Servers that handle different application protocols know exactly what every bit received in a WebSocket frame means, thanks to the protocol standard (the contract that every client and server must follow to ensure communication).
| Byte | Bits | Field | Description |
|---|---|---|---|
| 0 | 7 | FIN | Highest bit (bit 7) |
| 0 | 6 | RSV1 | Usually 0 |
| 0 | 5 | RSV2 | Usually 0 |
| 0 | 4 | RSV3 | Usually 0 |
| 0 | 3–0 | Opcode | Frame type |
| 1 | 7 | MASK | If the payload comes from the client, always 1 |
| 1 | 6–0 | Payload length | Base length (0–125, or 126/127 for extended) |
| 2–5 | 0–31 | Masking key | Only if MASK=1 (4 bytes) |
| N… | — | Payload data | Actual (masked or not) data |
Knowing this table, you can use bitwise operators or binary masks. This is a critical point to understand how any protocol server works.
Data handling and testing
Knowing all the above, the only thing left is to listen to the “data” event to know when the client sent something and apply the corresponding operations.

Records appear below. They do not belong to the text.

<file path="config.mk">
export PLATFORM = sky130hd
export DESIGN_NAME = disparity_window_feeder_flat
export DESIGN_NICKNAME = d
export VERILOG_FILES = /design/src/rtl/disparity_window_feeder_if.sv /design/src/rtl/disparity_window_feeder.sv /design/src/flat_wrapper.sv
export SDC_FILE = /design/constraint.sdc
export NUM_CORES = 1
export LEC_CHECK = 0
export ABC_CLOCK_PERIOD_IN_PS = 7100
export CORE_MARGIN = 5
export CORE_UTILIZATION = 30
export DETAILED_ROUTE_END_ITERATION = 8
export PLACE_DENSITY = 0.6
export SLEW_MARGIN = 5
export SYNTH_ARGS = -nofsm -noshare
export SYNTH_HDL_FRONTEND = slang
export SYNTH_SLANG_ARGS = --single-unit
</file>
<file path="constraint.sdc">
create_clock -name clk -period 7.1 [get_ports clk]
set_input_delay 1.065 -clock clk [delete_from_list [all_inputs] [get_ports clk]]
set_output_delay 1.065 -clock clk [all_outputs]
set_load 0.05 [all_outputs]
</file>
<file path="src/rtl/disparity_window_feeder_if.sv">
// Bundle between the disparity window feeder and its row memories / calc unit.
// master = feeder side, slave = memory + correlation calc side.
interface disparity_window_feeder_if;
   logic        go;
   logic [7:0]  base_place;
   logic [7:0]  f_addr;
   logic [2:0]  f_rd;
   logic [7:0]  g_addr;
   logic [2:0]  g_rd;
   logic [7:0]  startplace;
   logic        startsig;
   logic        work;
   logic        valid;
   logic [2:0]  fdata;
   logic [2:0]  gdata;
   logic        change;
   logic        finalstart;
   logic [10:0] fsum;
   logic [13:0] f2sum;
   logic        busy;
   logic        done;

   modport master (
      input  go, base_place, f_rd, g_rd,
      output f_addr, g_addr, startplace, startsig, work, valid, fdata, gdata,
             change, finalstart, fsum, f2sum, busy, done
   );

   modport slave (
      output go, base_place, f_rd, g_rd,
      input  f_addr, g_addr, startplace, startsig, work, valid, fdata, gdata,
             change, finalstart, fsum, f2sum, busy, done
   );
endinterface

</file>
<file path="src/rtl/disparity_window_feeder.sv">
// Sequencer feeding reference/candidate pixel pairs to the stereo correlation calc unit.
//
// state  | meaning
// IDLE   | waiting for go; base latched and sums cleared on accept
// PRE    | WIN+1 cycles: read reference window, accumulate fsum/f2sum
// START  | 1 cycle: startsig, startplace = B + d
// STREAM | WIN+1 cycles: issue addresses 0..WIN-1, pixels valid on 1..WIN
// CHANGE | 1 cycle: change pulse, finalstart on the last candidate
// DONE   | 1 cycle: done pulse, back to IDLE
module disparity_window_feeder #(
   parameter int WIN   = 8,
   parameter int NCAND = 16
) (
   input  logic                       clk,
   input  logic                       rst_n,
   disparity_window_feeder_if.master  bus
);

   localparam int            IW    = $clog2(WIN + 1);
   localparam logic [IW-1:0] I_END = IW'(WIN);
   localparam logic [7:0]    D_END = 8'(NCAND - 1);

   typedef enum logic [2:0] {
      S_IDLE,
      S_PRE,
      S_START,
      S_STREAM,
      S_CHANGE,
      S_DONE
   } state_t;

   state_t        state, state_nxt;
   logic [7:0]    b;
   logic [7:0]    d;
   logic [IW-1:0] i;
   logic [7:0]    i8;
   logic [7:0]    startplace_q;
   logic [10:0]   fsum_q;
   logic [13:0]   f2sum_q;
   logic [2:0]    fdata_q;
   logic [2:0]    gdata_q;
   logic [5:0]    f_sq;
   logic          last_i;
   logic          last_d;
   logic          valid_c;
   logic          startsig_c;
   logic          work_c;
   logic          change_c;
   logic          busy_c;
   logic          done_c;

   assign i8     = 8'(i);
   assign last_i = (i == I_END);
   assign last_d = (d == D_END);
   assign f_sq   = 6'(bus.f_rd) * 6'(bus.f_rd);

   always_ff @(posedge clk or negedge rst_n) begin
      if (!rst_n) state <= S_IDLE;
      else        state <= state_nxt;
   end

   always_comb begin
      state_nxt  = state;
      valid_c    = 1'b0;
      startsig_c = 1'b0;
      work_c     = 1'b0;
      change_c   = 1'b0;
      busy_c     = 1'b1;
      done_c     = 1'b0;
      case (state)
         S_IDLE: begin
            busy_c = 1'b0;
            if (bus.go) state_nxt = S_PRE;
         end
         S_PRE: begin
            if (last_i) state_nxt = S_START;
         end
         S_START: begin
            startsig_c = 1'b1;
            work_c     = 1'b1;
            state_nxt  = S_STREAM;
         end
         S_STREAM: begin
            work_c  = 1'b1;
            valid_c = (i != '0);
            if (last_i) state_nxt = S_CHANGE;
         end
         S_CHANGE: begin
            work_c    = 1'b1;
            change_c  = 1'b1;
            state_nxt = last_d ? S_DONE : S_START;
         end
         S_DONE: begin
            done_c    = 1'b1;
            state_nxt = S_IDLE;
         end
         default: state_nxt = S_IDLE;
      endcase
   end

   always_ff @(posedge clk or negedge rst_n) begin
      if (!rst_n) begin
         b            <= '0;
         d            <= '0;
         i            <= '0;
         startplace_q <= '0;
         fsum_q       <= '0;
         f2sum_q      <= '0;
         fdata_q      <= '0;
         gdata_q      <= '0;
      end else begin
         case (state)
            S_IDLE: begin
               if (bus.go) begin
                  b       <= bus.base_place;
                  d       <= '0;
                  i       <= '0;
                  fsum_q  <= '0;
                  f2sum_q <= '0;
               end
            end
            S_PRE: begin
               // read data lags the address by one cycle, so index 0 has nothing to add yet
               if (i != '0) begin
                  fsum_q  <= fsum_q + 11'(bus.f_rd);
                  f2sum_q <= f2sum_q + 14'(f_sq);
               end
               if (last_i) begin
                  i            <= '0;
                  startplace_q <= b;
               end else begin
                  i <= i + IW'(1);
               end
            end
            S_START: i <= '0;
            S_STREAM: begin
               if (valid_c) begin
                  fdata_q <= bus.f_rd;
                  gdata_q <= bus.g_rd;
               end
               i <= last_i ? '0 : i + IW'(1);
            end
            S_CHANGE: begin
               if (!last_d) begin
                  d            <= d + 8'd1;
                  startplace_q <= b + d + 8'd1;
               end
            end
            default: ;
         endcase
      end
   end

   assign bus.f_addr     = b + i8;
   assign bus.g_addr     = b + d + i8;
   assign bus.startplace = startplace_q;
   assign bus.startsig   = startsig_c;
   assign bus.work       = work_c;
   assign bus.valid      = valid_c;
   // pass live memory data on valid cycles so pairs line up with valid; hold otherwise
   assign bus.fdata      = valid_c ? bus.f_rd : fdata_q;
   assign bus.gdata      = valid_c ? bus.g_rd : gdata_q;
   assign bus.change     = change_c;
   assign bus.finalstart = change_c & last_d;
   assign bus.fsum       = fsum_q;
   assign bus.f2sum      = f2sum_q;
   assign bus.busy       = busy_c;
   assign bus.done       = done_c;

endmodule

</file>
<file path="src/flat_wrapper.sv">
// flat-port wrapper written by rule: the top's interface ports become plain ports
module disparity_window_feeder_flat 
#(
   parameter int WIN   = 8,
   parameter int NCAND = 16
)
  (clk, rst_n, bus_go, bus_base_place, bus_f_rd, bus_g_rd, bus_f_addr, bus_g_addr, bus_startplace, bus_startsig, bus_work, bus_valid, bus_fdata, bus_gdata, bus_change, bus_finalstart, bus_fsum, bus_f2sum, bus_busy, bus_done);
  disparity_window_feeder_if bus_i ();
  input  logic clk;
  input  logic rst_n;
  input wire logic [$bits(bus_i.go)-1:0] bus_go;
  input wire logic [$bits(bus_i.base_place)-1:0] bus_base_place;
  input wire logic [$bits(bus_i.f_rd)-1:0] bus_f_rd;
  input wire logic [$bits(bus_i.g_rd)-1:0] bus_g_rd;
  output wire logic [$bits(bus_i.f_addr)-1:0] bus_f_addr;
  output wire logic [$bits(bus_i.g_addr)-1:0] bus_g_addr;
  output wire logic [$bits(bus_i.startplace)-1:0] bus_startplace;
  output wire logic [$bits(bus_i.startsig)-1:0] bus_startsig;
  output wire logic [$bits(bus_i.work)-1:0] bus_work;
  output wire logic [$bits(bus_i.valid)-1:0] bus_valid;
  output wire logic [$bits(bus_i.fdata)-1:0] bus_fdata;
  output wire logic [$bits(bus_i.gdata)-1:0] bus_gdata;
  output wire logic [$bits(bus_i.change)-1:0] bus_change;
  output wire logic [$bits(bus_i.finalstart)-1:0] bus_finalstart;
  output wire logic [$bits(bus_i.fsum)-1:0] bus_fsum;
  output wire logic [$bits(bus_i.f2sum)-1:0] bus_f2sum;
  output wire logic [$bits(bus_i.busy)-1:0] bus_busy;
  output wire logic [$bits(bus_i.done)-1:0] bus_done;
  assign bus_i.go = bus_go;
  assign bus_i.base_place = bus_base_place;
  assign bus_i.f_rd = bus_f_rd;
  assign bus_i.g_rd = bus_g_rd;
  assign bus_f_addr = bus_i.f_addr;
  assign bus_g_addr = bus_i.g_addr;
  assign bus_startplace = bus_i.startplace;
  assign bus_startsig = bus_i.startsig;
  assign bus_work = bus_i.work;
  assign bus_valid = bus_i.valid;
  assign bus_fdata = bus_i.fdata;
  assign bus_gdata = bus_i.gdata;
  assign bus_change = bus_i.change;
  assign bus_finalstart = bus_i.finalstart;
  assign bus_fsum = bus_i.fsum;
  assign bus_f2sum = bus_i.f2sum;
  assign bus_busy = bus_i.busy;
  assign bus_done = bus_i.done;
  disparity_window_feeder #(.WIN(WIN), .NCAND(NCAND)) u_core (.clk(clk), .rst_n(rst_n), .bus(bus_i));
endmodule
</file>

socket.on("data", (buffer) => {
// Not all opcodes are handled here
const opcode = buffer[0] & 0b00001111;
if (opcode === 0x8) {
socket.end();
return;
}
const isMasked = buffer[1] & 0b10000000;
if (!isMasked) return; // All frames from the client must be masked
const payloadLength = buffer[1] & 0b01111111;
const mask = buffer.slice(2, 6);
const payload = buffer.slice(6, 6 + payloadLength);
// Unmask
const unmasked = Buffer.alloc(payloadLength);
for (let i = 0; i < payloadLength; i++) {
unmasked[i] = payload[i] ^ mask[i % 4];
}
const message = unmasked.toString();
console.log("Client says:", message);
// 5. Send response frame
const response = Buffer.from(message);
const header = Buffer.from([0x81, response.length]); // 0x81 = FIN + text opcode
socket.write(Buffer.concat([header, response]));
});
To test the server it’s easy: any modern browser supports the WebSocket API, which provides a simple way to connect to WebSocket servers. In this repo you can see a complete implementation and understand it in more depth.